Measuring and monitoring use
Drug utilisation studies are those dealing with the development, regulation, marketing, distribution, prescription, dispensing, and use of medicines in a society, with special emphasis on the resulting medical, social and economic consequences. These studies can examine any level of the therapeutic chain, from medicines development to their actual use by people. They can provide consumption indicators in a given country, area or institution. Consumption can be quantified as economic expenditure (either in absolute terms or as percentage of total health budget), as number of units, or as defined daily doses3 (old reference 31). They can aim at describing the consumption of all medicines, or of particular groups of medicines or therapeutic areas. The Anatomical Therapeutic Chemical (ATC) classification is a useful tool for international comparisons on the use of medicines. Drug utilisation studies can be medicine-oriented (on the use of a particular medicine or group of medicines), or problem-oriented (on the treatment of a particular condition or disease).
3 Guidelines for ATC classification and DDD assignment, 5th ed. Oslo: WHO Collaborating Centre for Drug Statistics Methodology, 2001
The efficacy of a medicine is most reliably defined on the basis of randomised clinical trials, which, if well conducted, provide the most reliable estimates of the treatment effect of a new medicine. Clinical trials cannot be conducted in all possible populations or settings and their results should therefore be carefully translated into routine clinical practice. Drug utilisation studies aim at providing evidence on the use and the effects of medicines in routine conditions, and they thus can provide additional evidence for the evaluation of effectiveness.
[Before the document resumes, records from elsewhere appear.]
File: config.mk
export PLATFORM = sky130hd
export DESIGN_NAME = fetch_unit
export DESIGN_NICKNAME = d
export VERILOG_FILES = /design/src/verilog/rv_core_pkg.sv /design/src/verilog/fetch_unit.sv
export SDC_FILE = /design/constraint.sdc
export NUM_CORES = 1
export LEC_CHECK = 0
export BUFFER_PORTS_ARGS = -buffer_cell sky130_fd_sc_hd__buf_4
export CAP_MARGIN = 30
export CORE_ASPECT_RATIO = 0.8
export CORE_MARGIN = 2
export CORE_UTILIZATION = 51
export CTS_CLUSTER_SIZE = 24
export DETAILED_ROUTE_END_ITERATION = 10
export PLACE_DENSITY_LB_ADDON = 0.05
export SLEW_MARGIN = 20
export SYNTH_ARGS = -nofsm -noshare
export SYNTH_HDL_FRONTEND = slang
export SYNTH_SLANG_ARGS = --single-unit
File: constraint.sdc
create_clock -name clk -period 2.7 [get_ports clk]
set_input_delay 0.27 -clock clk [delete_from_list [all_inputs] [get_ports clk]]
set_output_delay 0.27 -clock clk [all_outputs]
set_load 0.05 [all_outputs]
File: src/verilog/rv_core_pkg.sv
// RV64I core shared definitions
`default_nettype none

package rv_core_pkg;

  // datapath widths
  localparam int XLEN       = 64;
  localparam int REG_ADDR_W = 5;
  localparam int CYCLE_W    = 3;

  // instruction cycle counter values
  localparam logic [CYCLE_W-1:0] IFETCH_CYCLE = 3'd1;
  localparam logic [CYCLE_W-1:0] DECODE_CYCLE = 3'd2;
  localparam logic [CYCLE_W-1:0] EXE_CYCLE    = 3'd4;
  localparam logic [CYCLE_W-1:0] LAST_CYCLE   = 3'd4;

  localparam logic [XLEN-1:0] RESET_PC = '0;

  // opcodes, instruction bits 6 to 2
  localparam logic [4:0] OPCODE_AUIPC  = 5'b00101;
  localparam logic [4:0] OPCODE_ADDI   = 5'b00100;
  localparam logic [4:0] OPCODE_JAL    = 5'b11011;
  localparam logic [4:0] OPCODE_JALR   = 5'b11001;
  localparam logic [4:0] OPCODE_BRANCH = 5'b11000;
  localparam logic [4:0] OPCODE_OP     = 5'b01100;

  // alu selects, shared by the OP-IMM and OP groups
  localparam logic [2:0] FUNCT3_ADD  = 3'b000;
  localparam logic [2:0] FUNCT3_SLL  = 3'b001;
  localparam logic [2:0] FUNCT3_SLT  = 3'b010;
  localparam logic [2:0] FUNCT3_SLTU = 3'b011;
  localparam logic [2:0] FUNCT3_XOR  = 3'b100;
  localparam logic [2:0] FUNCT3_SRL  = 3'b101;
  localparam logic [2:0] FUNCT3_OR   = 3'b110;
  localparam logic [2:0] FUNCT3_AND  = 3'b111;

  // branch conditions
  localparam logic [2:0] FUNCT3_BEQ  = 3'b000;
  localparam logic [2:0] FUNCT3_BNE  = 3'b001;
  localparam logic [2:0] FUNCT3_BLT  = 3'b100;
  localparam logic [2:0] FUNCT3_BGE  = 3'b101;
  localparam logic [2:0] FUNCT3_BLTU = 3'b110;
  localparam logic [2:0] FUNCT3_BGEU = 3'b111;

  typedef logic [CYCLE_W-1:0] cycle_t;

  typedef struct packed {
    logic [4:0]            opcode;
    logic [2:0]            funct3;
    logic [6:0]            funct7;
    logic [REG_ADDR_W-1:0] rd;
    logic [XLEN-1:0]       op1;
    logic [XLEN-1:0]       op2;
    logic [XLEN-1:0]       t1;
  } decode_pkt_t;

  typedef struct packed {
    logic                  wen;
    logic [REG_ADDR_W-1:0] rd;
    logic [XLEN-1:0]       data;
  } wb_t;

  typedef struct packed {
    logic            taken;
    logic [XLEN-1:0] addr;
  } jump_t;

endpackage

`default_nettype wire

File: src/verilog/fetch_unit.sv
// Instruction fetch and cycle counter
`timescale 1ns/100ps
`default_nettype none

module fetch_unit
  import rv_core_pkg::*;
(
  input  wire logic            clk,
  input  wire logic            arst_n_i,
  input  wire jump_t           jump_i,
  input  wire logic [31:0]     inst_i,
  output logic      [XLEN-1:0] pc_o,
  output cycle_t               cycle_o,
  output logic      [31:0]     inst_o
);

  cycle_t          cycle_q;
  logic [XLEN-1:0] pc_q;
  logic [31:0]     inst_q;
  logic            started_q;

  // five-state instruction cycle counter
  always_ff @(posedge clk or negedge arst_n_i) begin
    if (!arst_n_i) begin
      cycle_q <= '0;
    end else if (cycle_q == LAST_CYCLE) begin
      cycle_q <= '0;
    end else begin
      cycle_q <= cycle_q + cycle_t'(1);
    end
  end

  // pc moves at the end of count 0, except for the very first instruction
  always_ff @(posedge clk or negedge arst_n_i) begin
    if (!arst_n_i) begin
      pc_q      <= RESET_PC;
      started_q <= 1'b0;
    end else if (cycle_q == '0) begin
      started_q <= 1'b1;
      if (started_q) begin
        if (jump_i.taken) begin
          pc_q <= jump_i.addr;
        end else begin
          pc_q <= pc_q + XLEN'(4);
        end
      end
    end
  end

  // instruction register
  always_ff @(posedge clk or negedge arst_n_i) begin
    if (!arst_n_i) begin
      inst_q <= '0;
    end else if (cycle_q == IFETCH_CYCLE) begin
      inst_q <= inst_i;
    end
  end

  assign pc_o    = pc_q;
  assign cycle_o = cycle_q;
  assign inst_o  = inst_q;

endmodule

`default_nettype wire
**src/verilog/rv_core_pkg.sv**
```systemverilog
// RV64I core shared definitions
`default_nettype none

package rv_core_pkg;

  // datapath widths
  localparam int XLEN       = 64;
  localparam int REG_ADDR_W = 5;
  localparam int CYCLE_W    = 3;

  // instruction cycle counter values
  localparam logic [CYCLE_W-1:0] IFETCH_CYCLE = 3'd1;
  localparam logic [CYCLE_W-1:0] DECODE_CYCLE = 3'd2;
  localparam logic [CYCLE_W-1:0] EXE_CYCLE    = 3'd4;
  localparam logic [CYCLE_W-1:0] LAST_CYCLE   = 3'd4;

  localparam logic [XLEN-1:0] RESET_PC = '0;

  // opcodes, instruction bits 6 to 2
  localparam logic [4:0] OPCODE_AUIPC  = 5'b00101;
  localparam logic [4:0] OPCODE_ADDI   = 5'b00100;
  localparam logic [4:0] OPCODE_JAL    = 5'b11011;
  localparam logic [4:0] OPCODE_JALR   = 5'b11001;
  localparam logic [4:0] OPCODE_BRANCH = 5'b11000;
  localparam logic [4:0] OPCODE_OP     = 5'b01100;

  // alu selects, shared by the OP-IMM and OP groups
  localparam logic [2:0] FUNCT3_ADD  = 3'b000;
  localparam logic [2:0] FUNCT3_SLL  = 3'b001;
  localparam logic [2:0] FUNCT3_SLT  = 3'b010;
  localparam logic [2:0] FUNCT3_SLTU = 3'b011;
  localparam logic [2:0] FUNCT3_XOR  = 3'b100;
  localparam logic [2:0] FUNCT3_SRL  = 3'b101;
  localparam logic [2:0] FUNCT3_OR   = 3'b110;
  localparam logic [2:0] FUNCT3_AND  = 3'b111;

  // branch conditions
  localparam logic [2:0] FUNCT3_BEQ  = 3'b000;
  localparam logic [2:0] FUNCT3_BNE  = 3'b001;
  localparam logic [2:0] FUNCT3_BLT  = 3'b100;
  localparam logic [2:0] FUNCT3_BGE  = 3'b101;
  localparam logic [2:0] FUNCT3_BLTU = 3'b110;
  localparam logic [2:0] FUNCT3_BGEU = 3'b111;

  typedef logic [CYCLE_W-1:0] cycle_t;

  typedef struct packed {
    logic [4:0]            opcode;
    logic [2:0]            funct3;
    logic [6:0]            funct7;
    logic [REG_ADDR_W-1:0] rd;
    logic [XLEN-1:0]       op1;
    logic [XLEN-1:0]       op2;
    logic [XLEN-1:0]       t1;
  } decode_pkt_t;

  typedef struct packed {
    logic                  wen;
    logic [REG_ADDR_W-1:0] rd;
    logic [XLEN-1:0]       data;
  } wb_t;

  typedef struct packed {
    logic            taken;
    logic [XLEN-1:0] addr;
  } jump_t;

endpackage

`default_nettype wire

```
**src/verilog/decode_stage.sv**
```systemverilog
// Instruction decode and operand select
`timescale 1ns/100ps
`default_nettype none

module decode_stage
  import rv_core_pkg::*;
(
  input  wire logic                  clk,
  input  wire logic                  arst_n_i,
  input  wire cycle_t                cycle_i,
  input  wire logic [31:0]           inst_i,
  input  wire logic [XLEN-1:0]       pc_i,
  output logic      [REG_ADDR_W-1:0] rs1_addr_o,
  output logic      [REG_ADDR_W-1:0] rs2_addr_o,
  input  wire logic [XLEN-1:0]       rs1_data_i,
  input  wire logic [XLEN-1:0]       rs2_data_i,
  output decode_pkt_t                pkt_o
);

  logic [XLEN-1:0] imm_i;
  logic [XLEN-1:0] imm_u;
  logic [XLEN-1:0] imm_j;
  logic [XLEN-1:0] imm_b;
  logic [XLEN-1:0] pc_next;
  decode_pkt_t     pkt_d;
  decode_pkt_t     pkt_q;

  // sign-extended immediates
  assign imm_i = {{52{inst_i[31]}}, inst_i[31:20]};
  assign imm_u = {{32{inst_i[31]}}, inst_i[31:12], 12'b0};
  assign imm_j = {{43{inst_i[31]}}, inst_i[31], inst_i[19:12], inst_i[20],
                  inst_i[30:21], 1'b0};
  assign imm_b = {{51{inst_i[31]}}, inst_i[31], inst_i[7], inst_i[30:25],
                  inst_i[11:8], 1'b0};

  assign pc_next = pc_i + XLEN'(4);

  assign rs1_addr_o = inst_i[19:15];
  assign rs2_addr_o = inst_i[24:20];

  always_comb begin
    pkt_d        = '0;
    pkt_d.opcode = inst_i[6:2];
    pkt_d.funct3 = inst_i[14:12];
    pkt_d.funct7 = inst_i[31:25];
    pkt_d.rd     = inst_i[11:7];

    case (inst_i[6:2])
      OPCODE_AUIPC: begin
        pkt_d.op1 = pc_i;
        pkt_d.op2 = imm_u;
      end
      OPCODE_ADDI: begin
        pkt_d.op1 = rs1_data_i;
        pkt_d.op2 = imm_i;
      end
      OPCODE_JAL: begin
        // link value in op1, target in op2
        pkt_d.op1 = pc_next;
        pkt_d.op2 = pc_i + imm_j;
      end
      OPCODE_JALR: begin
        pkt_d.op1 = rs1_data_i;
        pkt_d.op2 = imm_i;
        pkt_d.t1  = pc_next;
      end
      OPCODE_BRANCH: begin
        pkt_d.op1 = rs1_data_i;
        pkt_d.op2 = rs2_data_i;
        pkt_d.t1  = pc_i + imm_b;
      end
      OPCODE_OP: begin
        pkt_d.op1 = rs1_data_i;
        pkt_d.op2 = rs2_data_i;
      end
      default: begin
        // unsupported, operands stay zero
      end
    endcase
  end

  always_ff @(posedge clk or negedge arst_n_i) begin
    if (!arst_n_i) begin
      pkt_q <= '0;
    end else if (cycle_i == DECODE_CYCLE) begin
      pkt_q <= pkt_d;
    end
  end

  assign pkt_o = pkt_q;

endmodule

`default_nettype wire

```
Such studies are important tools for identifying those factors or elements of the therapeutic chain in need of improvement or change. The results should be taken into consideration when taking regulatory action, selecting medicines, information, training, and teaching. Institutional and local drug and therapeutic committees should set up drug utilisation studies and other methods for the surveillance of the use of medicines and of its effects.
Monitoring of drug safety and pharmacovigilance
The surveillance of the safety of medicines is part of the general surveillance of their use. The aims of the various forms of pharmacovigilance are to identify new, previously unrecognised adverse effects of medicines, to quantify their risks, and to communicate with drug regulatory authorities, health professionals, and, when relevant, with the public. Voluntary reporting of adverse effects of medicines, on which the International WHO Programme for Drug Monitoring is based, has been effective in Identifying a number of previously undescribed effects. Voluntary reporting schemes and other methods for assembling case series can identify certain local safety problems, and may be the basis for specific regulatory or educational interventions. The magnitude of the risk of adverse effects is generally evaluated with observational epidemiological methods, such as case-control, cohort, and case-population studies. Each country and institution should set up simple schemes aimed at identifying problems related with the safety of medicines.